After production starts from the wellhead, the oil, gas, and produced water need further processing. The flowback and produced water need to pass through a separator and be treated again. Once the water, oil, and gas have passed through an initial separator, Palmgren said they go through a secondary oil separation for further processing. Secondary oil separation often uses a form of absorbent media filter, including activated carbon, organoclay, garnet, zeolite, walnut shell, or synthetic polymer.
The flow goes through a process to remove TSS, which often includes media filters. Operators use a bag filter pod, filter press, or membrane filtration to reduce TSS. Filters can be hollow fiber, ceramic, or stainless steel. “There are many possibilities in TSS reduction,” Palmgren said.

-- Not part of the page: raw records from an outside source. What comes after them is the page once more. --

--- src/rtl/fetch_stage_pkg.sv ---
// fetch_stage_pkg: shared data/address width, FSM state encoding and default reset PC.
`ifndef WIDTH
`define WIDTH 32
`endif
package fetch_stage_pkg;
    localparam int WIDTH = `WIDTH;
    localparam logic [WIDTH-1:0] DEFAULT_RESET_PC = '0;
    typedef enum logic [1:0] {
        FETCH    = 2'd0,
        BUFFERED = 2'd1,
        REDIRECT = 2'd2
    } fetch_state_t;
endpackage

--- src/rtl/fetch_skid_buf.sv ---
// fetch_skid_buf: one-entry holding register for a word fetched while decode is stalled.
module fetch_skid_buf #(
    parameter int W = 64
) (
    input  logic         clk,
    input  logic         rst,
    input  logic         wr,
    input  logic         rd,
    input  logic         clr,
    input  logic [W-1:0] din,
    output logic [W-1:0] dout,
    output logic         full
);
    always_ff @(posedge clk or posedge rst) begin
        if (rst) begin
            full <= 1'b0;
            dout <= '0;
        end else if (clr) begin
            full <= 1'b0;
            dout <= '0;
        end else if (wr) begin
            full <= 1'b1;
            dout <= din;
        end else if (rd) begin
            full <= 1'b0;
        end
    end
endmodule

Once the water is filtered, it passes through a scale-forming ion reduction mechanism, a process that frequently uses calcium and magnesium. Cold lime softening is the preferred method to reduce scaling, in part because it can also reduce bacteria and TSS. Ion exchange and nanofiltration are useful for municipal treatment systems, but less practical for oil and gas operators because the nature of flowback water changes abruptly.

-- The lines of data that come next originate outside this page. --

`src/rtl/modred_stream_ctrl_if.sv`:
```
// rtl/modred_stream_ctrl_if.sv - config, operand, reducer and result signals of the reducer front-end
interface modred_stream_ctrl_if #(
  parameter int DATA_LENGTH = 64
) ();
  logic                   cfg_valid_i;
  logic [DATA_LENGTH-1:0] cfg_mod_i;
  logic                   mod_err_o;

  logic                   in_valid_i;
  logic                   in_ready_o;
  logic [DATA_LENGTH-1:0] in_data_i;

  logic                   red_start_o;
  logic [DATA_LENGTH-1:0] red_x_o;
  logic [DATA_LENGTH-1:0] red_m_o;
  logic [DATA_LENGTH-1:0] red_m_bl_o;
  logic [DATA_LENGTH-1:0] red_result_i;
  logic                   red_valid_i;

  logic                   out_valid_o;
  logic                   out_ready_i;
  logic [DATA_LENGTH-1:0] out_data_o;

  logic                   busy_o;
  logic                   timeout_o;

  modport slave (
    input  cfg_valid_i, cfg_mod_i, in_valid_i, in_data_i,
           red_result_i, red_valid_i, out_ready_i,
    output mod_err_o, in_ready_o, red_start_o, red_x_o, red_m_o, red_m_bl_o,
           out_valid_o, out_data_o, busy_o, timeout_o
  );

  modport master (
    output cfg_valid_i, cfg_mod_i, in_valid_i, in_data_i,
           red_result_i, red_valid_i, out_ready_i,
    input  mod_err_o, in_ready_o, red_start_o, red_x_o, red_m_o, red_m_bl_o,
           out_valid_o, out_data_o, busy_o, timeout_o
  );
endinterface

```
`src/rtl/modred_stream_ctrl.sv`:
```
// rtl/modred_stream_ctrl.sv - operand FIFO, job sequencer and watchdog in front of the shift-add modular reducer
module modred_stream_ctrl #(
  parameter int DATA_LENGTH    = 64,
  parameter int FIFO_DEPTH     = 4,
  parameter int TIMEOUT_CYCLES = 1024
) (
  input  logic               clk_i,
  input  logic               rst_i,
  modred_stream_ctrl_if.slave bus
);

  localparam int PTR_W = (FIFO_DEPTH > 1) ? $clog2(FIFO_DEPTH) : 1;
  localparam int CNT_W = $clog2(FIFO_DEPTH + 1);
  localparam int WD_W  = (TIMEOUT_CYCLES > 1) ? $clog2(TIMEOUT_CYCLES) : 1;

  localparam logic [1:0] ST_IDLE  = 2'd0;
  localparam logic [1:0] ST_ISSUE = 2'd1;
  localparam logic [1:0] ST_WAIT  = 2'd2;
  localparam logic [1:0] ST_HOLD  = 2'd3;

  logic [1:0]             state_q, state_d;
  logic                   abort;

  logic [DATA_LENGTH-1:0] fifo_mem [FIFO_DEPTH];
  logic [PTR_W-1:0]       wr_ptr_q, rd_ptr_q;
  logic [CNT_W-1:0]       count_q;
  logic                   fifo_full, fifo_empty;
  logic                   push, pop;

  logic                   mod_ok_q, mod_err_q;
  logic [DATA_LENGTH-1:0] red_m_q, red_m_bl_q;
  logic [DATA_LENGTH-1:0] red_x_q, out_data_q;
  logic                   start_hold_q;
  logic [WD_W-1:0]        wd_cnt_q;
  logic                   wd_expired;
  logic                   timeout_q;
  logic                   cfg_accept, out_fire, in_ready;

  function automatic logic [DATA_LENGTH-1:0] bit_len(input logic [DATA_LENGTH-1:0] v);
    logic [DATA_LENGTH-1:0] bl;
    bl = '0;
    for (int i = 0; i < DATA_LENGTH; i++) begin
      if (v[i]) bl = DATA_LENGTH'(i + 1);
    end
    return bl;
  endfunction

  assign fifo_full  = (count_q == CNT_W'(FIFO_DEPTH));
  assign fifo_empty = (count_q == '0);
  assign in_ready   = mod_ok_q & ~fifo_full;
  assign push       = bus.in_valid_i & in_ready;
  assign out_fire   = (state_q == ST_HOLD) & bus.out_ready_i;
  // A HOLD handshake pops the next operand directly so the reducer sees no idle gap.
  assign pop        = ~fifo_empty & ((state_q == ST_IDLE) | out_fire);
  assign cfg_accept = bus.cfg_valid_i & (state_q == ST_IDLE) & fifo_empty;
  assign wd_expired = (wd_cnt_q == WD_W'(TIMEOUT_CYCLES - 1));

  always_comb begin
    state_d = state_q;
    abort   = 1'b0;
    case (state_q)
      ST_IDLE:  if (pop) state_d = ST_ISSUE;
      ST_ISSUE: state_d = ST_WAIT;
      ST_WAIT: begin
        if (bus.red_valid_i) begin
          state_d = ST_HOLD;
        end else if (wd_expired) begin
          state_d = ST_IDLE;
          abort   = 1'b1;
        end
      end
      ST_HOLD:  if (bus.out_ready_i) state_d = fifo_empty ? ST_IDLE : ST_ISSUE;
      default:  state_d = ST_IDLE;
    endcase
  end

  always_ff @(posedge clk_i) begin
    if (push) fifo_mem[wr_ptr_q] <= bus.in_data_i;
  end

  always_ff @(posedge clk_i) begin
    if (rst_i) begin
      wr_ptr_q <= '0;
      rd_ptr_q <= '0;
      count_q  <= '0;
    end else begin
      if (push) wr_ptr_q <= wr_ptr_q + PTR_W'(1);
      if (pop)  rd_ptr_q <= rd_ptr_q + PTR_W'(1);
      case ({push, pop})
        2'b10:   count_q <= count_q + CNT_W'(1);
        2'b01:   count_q <= count_q - CNT_W'(1);
        default: count_q <= count_q;
      endcase
    end
  end

  always_ff @(posedge clk_i) begin
    if (rst_i) begin
      mod_ok_q   <= 1'b0;
      mod_err_q  <= 1'b0;
      red_m_q    <= '0;
      red_m_bl_q <= '0;
    end else if (cfg_accept) begin
      red_m_q    <= bus.cfg_mod_i;
      red_m_bl_q <= bit_len(bus.cfg_mod_i);
      mod_ok_q   <= (bus.cfg_mod_i != '0);
      mod_err_q  <= (bus.cfg_mod_i == '0);
    end
  end

  always_ff @(posedge clk_i) begin
    if (rst_i) begin
      state_q      <= ST_IDLE;
      red_x_q      <= '0;
      out_data_q   <= '0;
      start_hold_q <= 1'b0;
      wd_cnt_q     <= '0;
      timeout_q    <= 1'b0;
    end else begin
      state_q      <= state_d;
      // The reducer needs start for two cycles: ISSUE plus the first WAIT cycle.
      start_hold_q <= (state_q == ST_ISSUE);
      timeout_q    <= abort;
      if (pop) red_x_q <= fifo_mem[rd_ptr_q];
      if ((state_q == ST_WAIT) && bus.red_valid_i) out_data_q <= bus.red_result_i;
      if (state_q == ST_ISSUE) begin
        wd_cnt_q <= '0;
      end else if (state_q == ST_WAIT) begin
        wd_cnt_q <= wd_cnt_q + WD_W'(1);
      end
    end
  end

  assign bus.in_ready_o  = in_ready;
  assign bus.mod_err_o   = mod_err_q;
  assign bus.red_m_o     = red_m_q;
  assign bus.red_m_bl_o  = red_m_bl_q;
  assign bus.red_x_o     = red_x_q;
  assign bus.red_start_o = (state_q == ST_ISSUE) | start_hold_q;
  assign bus.out_valid_o = (state_q == ST_HOLD);
  assign bus.out_data_o  = out_data_q;
  assign bus.busy_o      = (state_q != ST_IDLE) | ~fifo_empty;
  assign bus.timeout_o   = timeout_q;

endmodule
```
`src/flat_wrapper.sv`:
```
// flat-port wrapper written by rule: the top's interface ports become plain ports
module modred_stream_ctrl_flat 
#(
  parameter int DATA_LENGTH    = 64,
  parameter int FIFO_DEPTH     = 4,
  parameter int TIMEOUT_CYCLES = 1024
)
  (clk_i, rst_i, bus_cfg_valid_i, bus_cfg_mod_i, bus_in_valid_i, bus_in_data_i, bus_red_result_i, bus_red_valid_i, bus_out_ready_i, bus_mod_err_o, bus_in_ready_o, bus_red_start_o, bus_red_x_o, bus_red_m_o, bus_red_m_bl_o, bus_out_valid_o, bus_out_data_o, bus_busy_o, bus_timeout_o);
  modred_stream_ctrl_if #(.DATA_LENGTH(DATA_LENGTH)) bus_i ();
  input  logic clk_i;
  input  logic rst_i;
  input wire logic [$bits(bus_i.cfg_valid_i)-1:0] bus_cfg_valid_i;
  input wire logic [$bits(bus_i.cfg_mod_i)-1:0] bus_cfg_mod_i;
  input wire logic [$bits(bus_i.in_valid_i)-1:0] bus_in_valid_i;
  input wire logic [$bits(bus_i.in_data_i)-1:0] bus_in_data_i;
  input wire logic [$bits(bus_i.red_result_i)-1:0] bus_red_result_i;
  input wire logic [$bits(bus_i.red_valid_i)-1:0] bus_red_valid_i;
  input wire logic [$bits(bus_i.out_ready_i)-1:0] bus_out_ready_i;
  output wire logic [$bits(bus_i.mod_err_o)-1:0] bus_mod_err_o;
  output wire logic [$bits(bus_i.in_ready_o)-1:0] bus_in_ready_o;
  output wire logic [$bits(bus_i.red_start_o)-1:0] bus_red_start_o;
  output wire logic [$bits(bus_i.red_x_o)-1:0] bus_red_x_o;
  output wire logic [$bits(bus_i.red_m_o)-1:0] bus_red_m_o;
  output wire logic [$bits(bus_i.red_m_bl_o)-1:0] bus_red_m_bl_o;
  output wire logic [$bits(bus_i.out_valid_o)-1:0] bus_out_valid_o;
  output wire logic [$bits(bus_i.out_data_o)-1:0] bus_out_data_o;
  output wire logic [$bits(bus_i.busy_o)-1:0] bus_busy_o;
  output wire logic [$bits(bus_i.timeout_o)-1:0] bus_timeout_o;
  assign bus_i.cfg_valid_i = bus_cfg_valid_i;
  assign bus_i.cfg_mod_i = bus_cfg_mod_i;
  assign bus_i.in_valid_i = bus_in_valid_i;
  assign bus_i.in_data_i = bus_in_data_i;
  assign bus_i.red_result_i = bus_red_result_i;
  assign bus_i.red_valid_i = bus_red_valid_i;
  assign bus_i.out_ready_i = bus_out_ready_i;
  assign bus_mod_err_o = bus_i.mod_err_o;
  assign bus_in_ready_o = bus_i.in_ready_o;
  assign bus_red_start_o = bus_i.red_start_o;
  assign bus_red_x_o = bus_i.red_x_o;
  assign bus_red_m_o = bus_i.red_m_o;
  assign bus_red_m_bl_o = bus_i.red_m_bl_o;
  assign bus_out_valid_o = bus_i.out_valid_o;
  assign bus_out_data_o = bus_i.out_data_o;
  assign bus_busy_o = bus_i.busy_o;
  assign bus_timeout_o = bus_i.timeout_o;
  modred_stream_ctrl #(.DATA_LENGTH(DATA_LENGTH), .FIFO_DEPTH(FIFO_DEPTH), .TIMEOUT_CYCLES(TIMEOUT_CYCLES)) u_core (.clk_i(clk_i), .rst_i(rst_i), .bus(bus_i));
endmodule
```
`config.mk`:
```
export PLATFORM = sky130hd
export DESIGN_NAME = modred_stream_ctrl_flat
export DESIGN_NICKNAME = d
export VERILOG_FILES = /design/src/rtl/modred_stream_ctrl_if.sv /design/src/rtl/modred_stream_ctrl.sv /design/src/flat_wrapper.sv
export SDC_FILE = /design/constraint.sdc
export NUM_CORES = 1
export LEC_CHECK = 0
export BUFFER_PORTS_ARGS = -buffer_cell sky130_fd_sc_hd__buf_2
export CORE_MARGIN = 2
export CORE_UTILIZATION = 57
export DETAILED_ROUTE_END_ITERATION = 12
export HOLD_SLACK_MARGIN = 0.08
export PLACE_DENSITY = 0.92
export REMOVE_ABC_BUFFERS = 1
export SETUP_SLACK_MARGIN = 0.5
export SYNTH_ARGS = -nofsm -noshare
export SYNTH_HDL_FRONTEND = slang
export SYNTH_SLANG_ARGS = --single-unit
```
`constraint.sdc`:
```
create_clock -name clk_i -period 4.82 [get_ports clk_i]
set_input_delay 0.723 -clock clk_i [delete_from_list [all_inputs] [get_ports clk_i]]
set_output_delay 0.723 -clock clk_i [all_outputs]
set_load 0.03 [all_outputs]
```
==> results by group, run 1 <==
Run status
  • Status: completed

Critical path
  • CP top delay family: simple AND/OR/NAND/NOR gates
  • Register-to-Register Path Depth: 4
  • CP Launch Type: flip-flop
  • Crit. End Element: flip-flop
  • Buf/Inv on CP: 2
  • Crit Path Category: flip-flop to flip-flop
  • R2r endpoint: u_core.fifo_mem[0][63]$_DFFE_PP_
  • Worst Path Required: 5.05 ns
  • Crit Path Max Fanout: 34
  • Max incr delay on CP: 0.93 ns
  • Worst path cell trace: inv_1, a31oi_1, and3_2, buf_4
  • Critical Path Slowest Stage Cell: and3_2
  • RR Startpoint: u_core.count_q[1]$_SDFFE_PP0P_
  • WP data arrival: 2.81 ns
  • Register-to-register path setup slack: 2.23 ns

Timing
  • Final critical-path setup slack: 2.23 ns
  • Setup_tns: 0 ns
  • Setup Skew: 0.0209 ns
  • Relative slew margins: 19.2%
  • RSZ-0062 raised after global routing: false
  • Final Critical Period: about 2.6 ns
  • Final max-slew violation count: 0
  • Fmax: a little under 400 MHz
  • # setup viols final: 0
  • Hold_ws: 0.384 ns
  • Slew @ Worst Pin: 1.21 ns
  • Final worst-path cycle share: 53.7%
  • Final hold vios: 0

Clock tree
  • Postcts setup bufs: 0
  • Max clock buf depth: 3
  • Clock Sinks: 477
  • Cts repair resizes: 0
  • H-tree levels: 2
  • Num CTS Buffers: 47
  • Worst-skew pair later-pin latency: 0.56 ns
  • Root Driver: clkbuf_16
  • Cts-stage hold buffer count: 0
  • TritonCTS clock tree: yes
  • Clk slew on worst S/H paths: around 0.06 ns

Die
  • Total die area: 0.0335 mm²
  • IO Pins: 460
  • FP Rows: 65
  • DIE HEIGHT: around 180 µm
  • Core Area: 0.0316 mm²
  • Chip Width: between 150 and 200 µm
  • Starting Density: 57.9%

Power
  • Combinational fraction of design power: 29.8%
  • Worst VDD drop: 0.670 mV
  • Static Leak: approximately 0.0085 µW
  • Net Sw Power: 4720 µW
  • Net Sw Frac: around 36%
  • Total power draw: 13,000 µW
  • Clock Power Share: a little under 30%
  • Internal power: 8280 µW
  • Pwr Density: approximately 590 mW/mm²
  • Flop pwr share: 40.9%

Route
  • Initial detailed-routing violation count: ~1,200
  • WL per Instance: 22.1 µm
  • Routed wire length: between 50 and 60 mm
  • # DRC: 0
  • DR vias: roughly 14,000
  • Detail Route Antenna Nets: 0
  • Drt pass-1 iters: 6
  • Via density per instance: 5.72

Final layout
  • Synthesis-to-finish area growth: 20.3%
  • Non-filler instance count after layout: between 2,000 and 2,500
  • Fin nets: 2,116
  • Layout cells sized above 1: 29.7%

Global routing
  • Initial antenna violation count: 11
  • GRT overflow: 0
  • Largest net degree at the start of global routing: 84
  • First-pass GRT wire length: 76.2 mm
  • GRT Total Usage: 30.1%
  • Vias in the first global route: 13,071

Yosys
  • Number of synthesized register bits: 477
  • Synth Flop Type: edfxtp_1
  • Yosys top cell area share: 42.1%
  • Mapped cell area: 0.0183 mm²
  • Ys async rst share: 0%
  • Synth warnings: 0
  • Netlist cell types: 54
  • Ranking of synthesized cells by area: edfxtp_1, dfxtp_1, nand2_1
  • Synth area leader: edfxtp_1
  • Sequential area share after synthesis: about 66%
  • Post-Synthesis Cells: 1,528
  • Average cell area after synthesis: 12.0 µm²
  • Post-synth EDFFs: around 260

Hold path
  • Worst Hold Depth: 1
  • Hold Path End: u_core.fifo_mem[0][10]$_DFFE_PP_
  • Hold/Removal Path Class: primary input to flip-flop
  • Hold wc startpoint: bus_in_data_i[10]

Place
  • Dpl hpwl: roughly 35 mm
  • Routability congestion estimate: around 0.95
  • DP Worst Slack: 2.11 ns
  • I/O Buffers: 402
  • Placed cell count: between 2,000 and 2,500

Job
  • Max_cap viols: 0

Nanofiltration requires pretreatment and membrane selection is not straightforward. High levels of TDS make ion exchange impractical. Operators will occasionally use reverse osmosis to remove TDS. The process uses hydraulic pressure to overcome osmotic pressure and forces water through a semipermeable membrane. The technology, however, is not perfect and requires pretreatment to remove organic foulants and metal oxides, and to reduce scaling, Palmgren said.
Some operators are looking at forward osmosis to reduce TDS. With this technique, an osmotic pressure gradient draws water through a semipermeable membrane to draw saltwater to the other side. Forward osmosis can be used with water that contains TDS at levels in excess of 40,000 mg/L and requires less energy than reverse osmosis, Palmgren said.